• **TASK ITEM**: All that should come back is the lines of the data below from the one containing "assign bus_L_M_bar = bus_i.L_M_bar;" to the one containing "assign bus_E_U = bus_i.E_U;", inclusive, exactly as they stand.

• **RECORD EXCERPTS**:

--- src/rtl/sap1_pkg.sv ---
// SAP-1 shared constants: opcodes, control-word bit positions, idle word and
// one-hot ring states used by the controller-sequencer.
package sap1_pkg;

    localparam logic [3:0] OP_LDA = 4'b0000;
    localparam logic [3:0] OP_ADD = 4'b0001;
    localparam logic [3:0] OP_SUB = 4'b0010;
    localparam logic [3:0] OP_OUT = 4'b1110;
    localparam logic [3:0] OP_HLT = 4'b1111;

    // Control-word bit order, MSB first: C_P E_P L_M_bar CE_bar L_I_bar E_I_bar
    // L_A_bar E_A S_U E_U L_B_bar L_O_bar.
    localparam int CW_C_P     = 11;
    localparam int CW_E_P     = 10;
    localparam int CW_L_M_BAR = 9;
    localparam int CW_CE_BAR  = 8;
    localparam int CW_L_I_BAR = 7;
    localparam int CW_E_I_BAR = 6;
    localparam int CW_L_A_BAR = 5;
    localparam int CW_E_A     = 4;
    localparam int CW_S_U     = 3;
    localparam int CW_E_U     = 2;
    localparam int CW_L_B_BAR = 1;
    localparam int CW_L_O_BAR = 0;

    localparam logic [11:0] IDLE_CW = 12'b0011_1110_0011;

    localparam logic [5:0] T1 = 6'b000001;
    localparam logic [5:0] T2 = 6'b000010;
    localparam logic [5:0] T3 = 6'b000100;
    localparam logic [5:0] T4 = 6'b001000;
    localparam logic [5:0] T5 = 6'b010000;
    localparam logic [5:0] T6 = 6'b100000;

endpackage

--- src/rtl/controller_sequencer_if.sv ---
// Opcode in, control word / ring state / halt status out, between the
// controller-sequencer (master) and the SAP-1 datapath (slave).
interface controller_sequencer_if;

    logic [3:0] opcode;
    logic       C_P, E_P, L_M_bar, CE_bar, L_I_bar, E_I_bar;
    logic       L_A_bar, E_A, S_U, E_U, L_B_bar, L_O_bar;
    logic [5:0] T_state;
    logic       HLT_bar;

    modport master (
        input  opcode,
        output C_P, E_P, L_M_bar, CE_bar, L_I_bar, E_I_bar,
        output L_A_bar, E_A, S_U, E_U, L_B_bar, L_O_bar,
        output T_state, HLT_bar
    );

    modport slave (
        output opcode,
        input  C_P, E_P, L_M_bar, CE_bar, L_I_bar, E_I_bar,
        input  L_A_bar, E_A, S_U, E_U, L_B_bar, L_O_bar,
        input  T_state, HLT_bar
    );

endinterface

--- src/rtl/ring_counter_6.sv ---
// Six-state one-hot ring, advancing on the falling clock edge; clear forces T1
// and hold freezes the current state.
module ring_counter_6
    import sap1_pkg::*;
(
    input  logic       clk,
    input  logic       clr_n,
    input  logic       hold,
    output logic [5:0] t_state
);

    always_ff @(negedge clk or negedge clr_n) begin
        if (!clr_n)
            t_state <= T1;
        else if (!hold)
            t_state <= {t_state[4:0], t_state[5]};
    end

endmodule

--- src/rtl/controller_sequencer.sv ---
// SAP-1 controller-sequencer: ring counter plus combinational instruction
// decode producing the 12-bit control word for fetch and execute.
module controller_sequencer
    import sap1_pkg::*;
(
    input  logic                  CLK,
    input  logic                  CLR_bar,
    controller_sequencer_if.master bus
);

    logic [5:0]  t_state;
    logic        halted;
    logic [11:0] cw;

    ring_counter_6 u_ring (
        .clk     (CLK),
        .clr_n   (CLR_bar),
        .hold    (halted),
        .t_state (t_state)
    );

    // Sets on the same falling edge that enters T4, so the ring freezes there.
    always_ff @(negedge CLK or negedge CLR_bar) begin
        if (!CLR_bar)
            halted <= 1'b0;
        else if (t_state == T3 && bus.opcode == OP_HLT)
            halted <= 1'b1;
    end

    always_comb begin
        cw = IDLE_CW;
        if (CLR_bar && !halted) begin
            case (t_state)
                T1: begin
                    cw[CW_E_P]     = 1'b1;
                    cw[CW_L_M_BAR] = 1'b0;
                end
                T2: cw[CW_C_P] = 1'b1;
                T3: begin
                    cw[CW_CE_BAR]  = 1'b0;
                    cw[CW_L_I_BAR] = 1'b0;
                end
                T4: begin
                    case (bus.opcode)
                        OP_LDA, OP_ADD, OP_SUB: begin
                            cw[CW_E_I_BAR] = 1'b0;
                            cw[CW_L_M_BAR] = 1'b0;
                        end
                        OP_OUT: begin
                            cw[CW_E_A]     = 1'b1;
                            cw[CW_L_O_BAR] = 1'b0;
                        end
                        default: ;
                    endcase
                end
                T5: begin
                    case (bus.opcode)
                        OP_LDA: begin
                            cw[CW_CE_BAR]  = 1'b0;
                            cw[CW_L_A_BAR] = 1'b0;
                        end
                        OP_ADD, OP_SUB: begin
                            cw[CW_CE_BAR]  = 1'b0;
                            cw[CW_L_B_BAR] = 1'b0;
                        end
                        default: ;
                    endcase
                end
                T6: begin
                    if (bus.opcode == OP_ADD || bus.opcode == OP_SUB) begin
                        cw[CW_E_U]     = 1'b1;
                        cw[CW_S_U]     = (bus.opcode == OP_SUB);
                        cw[CW_L_A_BAR] = 1'b0;
                    end
                end
                default: ;
            endcase
        end
    end

    assign bus.C_P     = cw[CW_C_P];
    assign bus.E_P     = cw[CW_E_P];
    assign bus.L_M_bar = cw[CW_L_M_BAR];
    assign bus.CE_bar  = cw[CW_CE_BAR];
    assign bus.L_I_bar = cw[CW_L_I_BAR];
    assign bus.E_I_bar = cw[CW_E_I_BAR];
    assign bus.L_A_bar = cw[CW_L_A_BAR];
    assign bus.E_A     = cw[CW_E_A];
    assign bus.S_U     = cw[CW_S_U];
    assign bus.E_U     = cw[CW_E_U];
    assign bus.L_B_bar = cw[CW_L_B_BAR];
    assign bus.L_O_bar = cw[CW_L_O_BAR];
    assign bus.T_state = t_state;
    assign bus.HLT_bar = ~halted;

endmodule

--- src/flat_wrapper.sv ---
// flat-port wrapper written by rule: the top's interface ports become plain ports
module controller_sequencer_flat import sap1_pkg::*;
  (CLK, CLR_bar, bus_opcode, bus_C_P, bus_E_P, bus_L_M_bar, bus_CE_bar, bus_L_I_bar, bus_E_I_bar, bus_L_A_bar, bus_E_A, bus_S_U, bus_E_U, bus_L_B_bar, bus_L_O_bar, bus_T_state, bus_HLT_bar);
  controller_sequencer_if bus_i ();
  input  logic CLK;
  input  logic CLR_bar;
  input wire logic [$bits(bus_i.opcode)-1:0] bus_opcode;
  output wire logic [$bits(bus_i.C_P)-1:0] bus_C_P;
  output wire logic [$bits(bus_i.E_P)-1:0] bus_E_P;
  output wire logic [$bits(bus_i.L_M_bar)-1:0] bus_L_M_bar;
  output wire logic [$bits(bus_i.CE_bar)-1:0] bus_CE_bar;
  output wire logic [$bits(bus_i.L_I_bar)-1:0] bus_L_I_bar;
  output wire logic [$bits(bus_i.E_I_bar)-1:0] bus_E_I_bar;
  output wire logic [$bits(bus_i.L_A_bar)-1:0] bus_L_A_bar;
  output wire logic [$bits(bus_i.E_A)-1:0] bus_E_A;
  output wire logic [$bits(bus_i.S_U)-1:0] bus_S_U;
  output wire logic [$bits(bus_i.E_U)-1:0] bus_E_U;
  output wire logic [$bits(bus_i.L_B_bar)-1:0] bus_L_B_bar;
  output wire logic [$bits(bus_i.L_O_bar)-1:0] bus_L_O_bar;
  output wire logic [$bits(bus_i.T_state)-1:0] bus_T_state;
  output wire logic [$bits(bus_i.HLT_bar)-1:0] bus_HLT_bar;
  assign bus_i.opcode = bus_opcode;
  assign bus_C_P = bus_i.C_P;
  assign bus_E_P = bus_i.E_P;
  assign bus_L_M_bar = bus_i.L_M_bar;
  assign bus_CE_bar = bus_i.CE_bar;
  assign bus_L_I_bar = bus_i.L_I_bar;
  assign bus_E_I_bar = bus_i.E_I_bar;
  assign bus_L_A_bar = bus_i.L_A_bar;
  assign bus_E_A = bus_i.E_A;
  assign bus_S_U = bus_i.S_U;
  assign bus_E_U = bus_i.E_U;
  assign bus_L_B_bar = bus_i.L_B_bar;
  assign bus_L_O_bar = bus_i.L_O_bar;
  assign bus_T_state = bus_i.T_state;
  assign bus_HLT_bar = bus_i.HLT_bar;
  controller_sequencer u_core (.CLK(CLK), .CLR_bar(CLR_bar), .bus(bus_i));
endmodule
--- config.mk ---
export PLATFORM = sky130hd
export DESIGN_NAME = controller_sequencer_flat
export DESIGN_NICKNAME = d
export VERILOG_FILES = /design/src/rtl/sap1_pkg.sv /design/src/rtl/controller_sequencer_if.sv /design/src/rtl/ring_counter_6.sv /design/src/rtl/controller_sequencer.sv /design/src/flat_wrapper.sv
export SDC_FILE = /design/constraint.sdc
export NUM_CORES = 1
export LEC_CHECK = 0
export CAP_MARGIN = 0
export CORE_UTILIZATION = 38
export CTS_CLUSTER_DIAMETER = 40
export DETAILED_ROUTE_END_ITERATION = 8
export GPL_ROUTABILITY_DRIVEN = 0
export PLACE_DENSITY_LB_ADDON = 0.08
export SETUP_SLACK_MARGIN = 0.05
export SLEW_MARGIN = 0
export SYNTH_ARGS = -nofsm -noshare
export SYNTH_HDL_FRONTEND = slang
export SYNTH_SLANG_ARGS = --single-unit
--- constraint.sdc ---
create_clock -name CLK -period 2.1 [get_ports CLK]
set_clock_uncertainty 0.2 [all_clocks]
set_input_delay 0.21 -clock CLK [delete_from_list [all_inputs] [get_ports CLK]]
set_output_delay 0.21 -clock CLK [all_outputs]
set_load 0.02 [all_outputs]
==> results of run 1 <==
==> cells in the mapped netlist <==
library cell  number  area share
nor2b_1            4       0.049
nor3_1             1      0.0098
or4b_4             1       0.027
inv_1              3       0.022
o211ai_1           1       0.015
nor3b_4            1       0.037
nor2_1             5       0.037
dfstp_2            1       0.051
and4_1             1       0.017
xnor2_1            1       0.017
and2_1             1       0.012
a21oi_2            1       0.017
a21o_1             1       0.015
and4b_1            2       0.039
buf_2              1      0.0098
nor4b_1            1       0.017
or4_4              1       0.022
mux2_2             6        0.13
and3_1             1       0.012
nor4_1             2       0.025
nor3b_2            1       0.025
a22oi_1            1       0.015
dfrtn_1            6        0.29
nand4_1            2       0.025
nand2_1            4       0.029
a41o_1             1       0.020
a21oi_1            1      0.0098
==> timing repair <==
item                       CTS
resized for setup          119
setup endpoints to repair   20
buffers inserted             8
pin swaps                   12
==> metrics by stage <==
step / std cells / utilization / area (µm²) / TNS (ns)
floorplan: 52 / - / 561 / -8.31
global placement: 106 / 0.798 / 935 / -17.52
detailed placement: 106 / 0.798 / 935 / -17.92
CTS: 117 / 0.907 / 1060 / -14.77
==> cells by family after synthesis <==
kind of cell / count (synthesis) / synth area share
flops: 7 / 0.346
buf+inv: 4 / 0.0319
mux: 6 / 0.132
xor+xnor: 1 / 0.0172
compound gates: 6 / 0.0907
simple gates: 28 / 0.382
==> results.toml, run 1 <==
[status]
status = "aborted with a tool error"
haltStage = "global routing (5_1_grt)"
tool.error = "[ERROR DPL-0038] Utilization greater than 100%, impossible to legalize"

[yosys]
syn-num-nets = 58
syn_inst = 52
ys_seq_area_frac = 0.346
ys_ff_latch = 7
synth_area_um2 = 510
avgSynthCellArea_um2 = 9.82
synth_warnings = 0
yosysUniqueCellTypes = 27

[floorplanning]
fp-row-count = 12
die_y_um = 38.7
io_pins = 25
die_w_um = 38.7
start_util = 0.436

[clocking]
cts.hold.buffers_added = 0
root_buffer = "clkbuf_4"
cts_buffer_depth = 2
clock_sinks = 7
cts_buffers = 3
htreeDepth = 1

[sta]
endpoint_type = "top-level output"
postGrtWorstEndpoint = "bus_L_O_bar"

[placed_design]
dp_slack_ns = -1.28
portBuffers = 24
hpwl_um = 1220

[global_routing]
grt_max_degree = 10
==> inputs of run 2 (changes only) <==
--- a/config.mk
+++ b/config.mk
@@ -6,12 +6,11 @@
 export NUM_CORES = 1
 export LEC_CHECK = 0
 export CAP_MARGIN = 0
-export CORE_UTILIZATION = 38
-export CTS_CLUSTER_DIAMETER = 40
+export CORE_AREA = 2 2 63 65
 export DETAILED_ROUTE_END_ITERATION = 8
+export DIE_AREA = 0 0 65 67
 export GPL_ROUTABILITY_DRIVEN = 0
-export PLACE_DENSITY_LB_ADDON = 0.08
-export SETUP_SLACK_MARGIN = 0.05
+export PLACE_DENSITY_LB_ADDON = 0.15
 export SLEW_MARGIN = 0
 export SYNTH_ARGS = -nofsm -noshare
 export SYNTH_HDL_FRONTEND = slang
==> run 2 against run 1 <==
The flow now finishes, with violations (negative setup slack); synthesized cell count did not move; synthesized area stayed put.
==> results.toml, run 2 <==
[yosys]
syn-num-nets = 58
synth_common_cells = "6 x dfrtn_1, 6 x mux2_2, 5 x nor2_1, 4 x nand2_1, 4 x nor2b_1"
synth_warnings = 0
ys_ff_latch = 7
ys_seq_area_frac = 0.346
synth_top_family_by_area = "simple AND/OR/NAND/NOR gates"
synthAdderAreaFrac = 0
yosysUniqueCellTypes = 27
synth_area_leader_cell = "dfrtn_1"
syn_inst = 52
synthMuxAreaShare = 0.132
synthXorXnorAreaFrac = 0.0172
synth_top_area_share = 0.294
synth_area_leaders = "dfrtn_1 29%, mux2_2 13%, dfstp_2 5.1%"
synth_compound_area_frac = 0.0907
synthArstFlopShare = 1.00
avgSynthCellArea_um2 = 9.82
synth_edf_count = 0
synth_area_um2 = 510
synth_ff_type = "dfrtn_1"
synth-simple-area-share = 0.382

[worst_setup_path]
cp-end-kind = "output port"
ff2ff_setup_slack_ns = 0.24
timing.rr.end = "u_core.halted$_DFFE_NN0P_"
worstPathArrival_ns = 2.80
critical_path.max_stage_delay_ns = 0.56
critical_path_class = "reg2out"
start_kind = "flip-flop"
path_buf_inv = 2
cpMaxStageDelayCell = "or4_4"
cp_max_fo = 3
cpLargestDelayFamily = "simple AND/OR/NAND/NOR gates"
reg2regPathDepth = 6
crit_chain = "or4_4, nor3b_4, buf_4, nand4_1, buf_6"
critical_path_required_ns = 1.69
r2r-start = "u_core.u_ring.t_state[5]$_DFFE_NN0N_"

[floorplanning]
die_w_um = 65
start_util = 0.142
core_um2 = 3610
io_pins = 25
die-area_um2 = 4360
die_y_um = 67
fp-row-count = 22

[placed_design]
dp_slack_ns = -1.29
portBuffers = 24
dp_cells = 143
place_area_um2 = 1000
hpwl_um = 1440

[clocking]
cts_tree = "built"
cts_buffers = 3
clkSlewWorstSetupHoldPaths_ns = 0.03
root_buffer = "clkbuf_8"
htreeDepth = 1
cts_buffer_depth = 2
clock_latency_ns = 0.28
clock_sinks = 7

[layout]
reg_top3 = "u_core.u_ring.t_state x6, u_core.halted x1"
fill_cells = 397
top_register = "u_core.u_ring.t_state"
n_antenna_cell = 0
final_common_cell = "buf_6"
areaGrowthSynthToFinish_pct = 144
final_nets = 121
finalNonFillerCells = 162
largest_reg_flops = 6
final_cell_mix = "28 x buf_6, 24 x buf_4, 6 x mux2_2, 6 x dfrtn_1, 4 x nor2_1"
layout-drive-gt1-share = 0.737
fin_util = 0.346
fin_area_um2 = 1250

[power]
powerDensity_nw_per_um2 = 299
p_seq_frac = 0.365
vdd_drop_max_v = 0.000144
p_switching_uw = 79.2
total_power_uw = 373
leakagePower_nw = 0.589
p_comb_frac = 0.141
clock_power_share = 0.493
p_int_uw = 294
swShare = 0.212

[sta]
rsz0062_at_grt = "yes"
finalSetupViolations = 19
slew_violations = 0
max_slew_margin = 0.778
fin_ws_ns = -1.11
worst_slew_pin_slew_ns = 0.331
hold_viol_final = 0

[global_routing]
grt_max_degree = 9
first_global_vias = 674
grt_first_pass_wirelength_um = 3080
antenna_found_initial = 0
grt_overflow = 0
grt.total_usage = 0.0954

[hold_path]
min_path_cells = 2
hp-start = "u_core.u_ring.t_state[5]$_DFFE_NN0N_"
hold_end = "u_core.u_ring.t_state[5]$_DFFE_NN0N_"
hold_path.class = "reg2reg"

[drt]
drt_pass1_iterations = 3
via_per_inst = 3.97
routed_wl_um = 1900
drc = 0
wl_per_cell_um = 11.7
ant_nets = 0
drt-initial-drc-count = 14
vias = 643

[status]
violations = "negative setup slack"
status = "finished, violations left"

[flow_run]
drv_cap = 0
run 2: cell type report:
type                            instances  area, µm²  share of cell area
Sequential cell                         7        176               0.141
Inverter                                2       7.51             0.00602
Clock buffer                            3       41.3              0.0331
Timing Repair Buffer                   59        553               0.443
Multi-Input combinational cell         41        402               0.322
Clock inverter                          2       7.51             0.00602
Tap cell                               48       60.1              0.0481
run 2: what timing repair did:
| item | CTS | global route |
|---|---|---|
| buffers inserted | 9 | 6 |
| hold buffers | 0 | 0 |
| endpoints found under the setup margin | 20 | 20 |
| pin swaps | 12 | 9 |
| gates resized for setup | 123 | 9 |
run 2: cell families (layout without fill, tap and decap cells):
family | Yosys count | after routing
multiplexers | 6 | 6
XOR/XNOR | 1 | 1
buffers and inverters | 4 | 66
AO/OA/AOI/OAI | 6 | 6
flip-flops | 7 | 7
AND/OR/NAND/NOR | 28 | 28
run 2: power by group through the flow:
stage | sequential [mW] | combinational (mW) | clock, mW
after floorplan | 0.138 | 0.0138 | 0.00596
after global placement | 0.138 | 0.0454 | 0.00596
after detailed placement | 0.138 | 0.0460 | 0.00596
after CTS | 0.136 | 0.0515 | 0.189
after global routing | 0.136 | 0.0569 | 0.207
final | 0.136 | 0.0528 | 0.184
run 2: how the worst max path moves through the flow:
stage,from,to,slack [ns],cells past startpoint
after CTS,u_core.u_ring.t_state[1]$_DFFE_NN0N_,bus_L_O_bar,-1.10,5
after global placement,u_core.u_ring.t_state[0]$_DFFE_NN1N_,bus_E_A,-1.27,4
after detailed placement,u_core.u_ring.t_state[0]$_DFFE_NN1N_,bus_CE_bar,-1.29,4
final,u_core.u_ring.t_state[5]$_DFFE_NN0N_,bus_L_O_bar,-1.11,5
after global routing,u_core.u_ring.t_state[1]$_DFFE_NN0N_,bus_L_O_bar,-1.18,5
after floorplan,u_core.u_ring.t_state[5]$_DFFE_NN0N_,bus_E_A,-0.87,3
run 2: routing by layer:
layer / GRT usage / wire length [µm]
met2: 0.191 / 1110
met1: 0.0936 / 698
met3: 0.0203 / 77
met5: 0 / 0
met4: 0.0399 / 13
run 2: metrics by stage:
stage / TNS, ns / hold slack (ns)
finish: -14.25 / 0.402
CTS: -14.12 / 0.406
floorplan: -8.30 / 0.272
global route: -15.31 / 0.420
detailed placement: -18.16 / 0.395
global placement: -18.04 / 0.393
run 2: worst reg2reg max path, cell delays in order, from the launching register on:
cell and delay (ns):
dfrtn_1 0.36, or4_4 0.56, nor3b_4 0.26, buf_4 0.15, buf_4 0.10, buf_4 0.09
a41o_1 0.17
Power figures use the tool's default switching activity.
==> inputs of run 3 (changes only) <==
--- a/config.mk
+++ b/config.mk
@@ -6,6 +6,8 @@
 export NUM_CORES = 1
 export LEC_CHECK = 0
 export CAP_MARGIN = 0
+export CELL_PAD_IN_SITES_DETAIL_PLACEMENT = 1
+export CELL_PAD_IN_SITES_GLOBAL_PLACEMENT = 2
 export CORE_AREA = 2 2 63 65
 export DETAILED_ROUTE_END_ITERATION = 8
 export DIE_AREA = 0 0 65 67
==> run 3 against run 2 <==
The run still ends with negative setup slack left; register-to-register slack improved by 0.17 ns; sequential share of layout area rose by 0.20 points; critical path depth did not move; cell count fell by 3.1%; critical path type unchanged; highest routed layer is now met3.
==> results.toml, run 3 (synthesized netlist as in run 2, its figures left out) <==
[status]
status = "finished, violations left"
violations = "negative setup slack"

[global_routing]
grt.total_usage = 0.107
antenna_found_initial = 0
grt_overflow = 0
grt_max_degree = 9
first_global_vias = 696
grt_first_pass_wirelength_um = 3510

[floorplanning]
die-area_um2 = 4360
die_y_um = 67
fp-row-count = 22
start_util = 0.142
core_um2 = 3610
die_w_um = 65
io_pins = 25

[power]
swShare = 0.217
total_power_uw = 378
p_int_uw = 296
clock_power_share = 0.509
vdd_drop_max_v = 0.000222
leakagePower_nw = 0.579
powerDensity_nw_per_um2 = 308
p_seq_frac = 0.360
p_comb_frac = 0.131
p_switching_uw = 82.1

[placed_design]
portBuffers = 24
hpwl_um = 1540

[clocking]
clock_sinks = 7
cts.hold.buffers_added = 0
cts_buffers = 3
cts_tree = "built"
root_buffer = "clkbuf_8"
htreeDepth = 1
cts_buffer_depth = 2
clock_latency_ns = 0.28
clkSlewWorstSetupHoldPaths_ns = 0.03

[layout]
areaGrowthSynthToFinish_pct = 141
top_register = "u_core.u_ring.t_state"
final_cell_mix = "28 x buf_6, 20 x buf_4, 6 x mux2_2, 6 x dfrtn_1, 4 x nor2_1"
final_nets = 116
final_common_cell = "buf_6"
layout-drive-gt1-share = 0.743
seq_area_um2 = 176
fill_cells = 420
reg_top3 = "u_core.u_ring.t_state x6, u_core.halted x1"
multi_input_area_um2 = 405
largest_reg_flops = 6
n_antenna_cell = 0

[worst_setup_path]
cpLargestDelayFamily = "simple AND/OR/NAND/NOR gates"
ff2ff_setup_slack_ns = 0.41
critical_path.max_stage_delay_ns = 0.57
start_kind = "flip-flop"
worstSetupStartpoint = "u_core.u_ring.t_state[1]$_DFFE_NN0N_"
critical_path_class = "reg2out"
timing.rr.end = "u_core.halted$_DFFE_NN0P_"
reg2regPathDepth = 5
cp-end-kind = "output port"
critical_path_required_ns = 1.69
crit_chain = "or4_4, nor3b_4, buf_6, nand4_1, buf_4"
worstPathArrival_ns = 2.80
cp_max_fo = 3
path_buf_inv = 2
crit_path_end = "bus_L_O_bar"
r2r-start = "u_core.u_ring.t_state[1]$_DFFE_NN0N_"
cpMaxStageDelayCell = "or4_4"
path_depth = 5

[drt]
routed_wl_um = 2100
wl_per_cell_um = 13.3
vias = 623
drt-initial-drc-count = 22
via_per_inst = 3.97
drt_pass1_iterations = 3
ant_nets = 0
drc = 0

[sta]
finalSetupTns_ns = -14.72
max_slew_margin = 0.788
fin_ws_ns = -1.11
finalSetupViolations = 19
slew_violations = 0
rsz0062_at_grt = "yes"
worst_slew_pin_slew_ns = 0.316
hold_viol_final = 0

[hold_path]
hold_path.class = "reg2reg"

[flow_run]
drv_cap = 0
-- run 3: cell types whose count changed in the layout (fill, tap and decap cells not counted), sizes merged --
cell and change:
clkdlybuf4s50 -1, buf -5, clkbuf +1, inv -1, dlygate4sd2 +1
-- run 3: worst min-delay path: stages, from the launching register on --
cell and delay (ns):
dfrtn_1 0.41, buf_4 0.11, buf_6 0.11, mux2_2 0.14
-- run 3: layout make-up --
type / count / area share
Timing Repair Buffer: 54 / 0.432
Multi-Input combinational cell: 41 / 0.330
Sequential cell: 7 / 0.143
Tap cell: 48 / 0.0488
Clock buffer: 4 / 0.0366
Inverter: 2 / 0.00610
Clock inverter: 1 / 0.00305
-- run 3: layer usage --
metal	track usage	vias up	part of all wire
met4	0.0239	0	0
met5	0	-	0
li1	-	308	-
met3	0.0321	0	0.036
met2	0.186	14	0.51
met1	0.130	301	0.46
-- run 3: power groups by stage --
stage	clock network, mW	logic (mW)	registers, mW
global route	0.217	0.0544	0.136
finish	0.193	0.0496	0.136
detailed placement	0.00596	0.0448	0.138
CTS	0.200	0.0462	0.136
floorplan	0.00596	0.0138	0.138
global placement	0.00596	0.0446	0.138
-- run 3: stage by stage --
stage / utilization / worst slack [ns] / instance area, µm² / hold WS [ns] / std cells
global placement: 0.273 / -1.28 / 985 / 0.399 / 141
CTS: 0.320 / -1.14 / 1150 / 0.417 / 153
finish: 0.341 / -1.11 / 1230 / 0.498 / 157
floorplan: - / -0.870 / 561 / 0.272 / 52
detailed placement: 0.273 / -1.30 / 985 / 0.403 / 141
global route: 0.341 / -1.15 / 1230 / 0.512 / 157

• **SOLUTION BELOW**:
  assign bus_L_M_bar = bus_i.L_M_bar;
  assign bus_CE_bar = bus_i.CE_bar;
  assign bus_L_I_bar = bus_i.L_I_bar;
  assign bus_E_I_bar = bus_i.E_I_bar;
  assign bus_L_A_bar = bus_i.L_A_bar;
  assign bus_E_A = bus_i.E_A;
  assign bus_S_U = bus_i.S_U;
  assign bus_E_U = bus_i.E_U;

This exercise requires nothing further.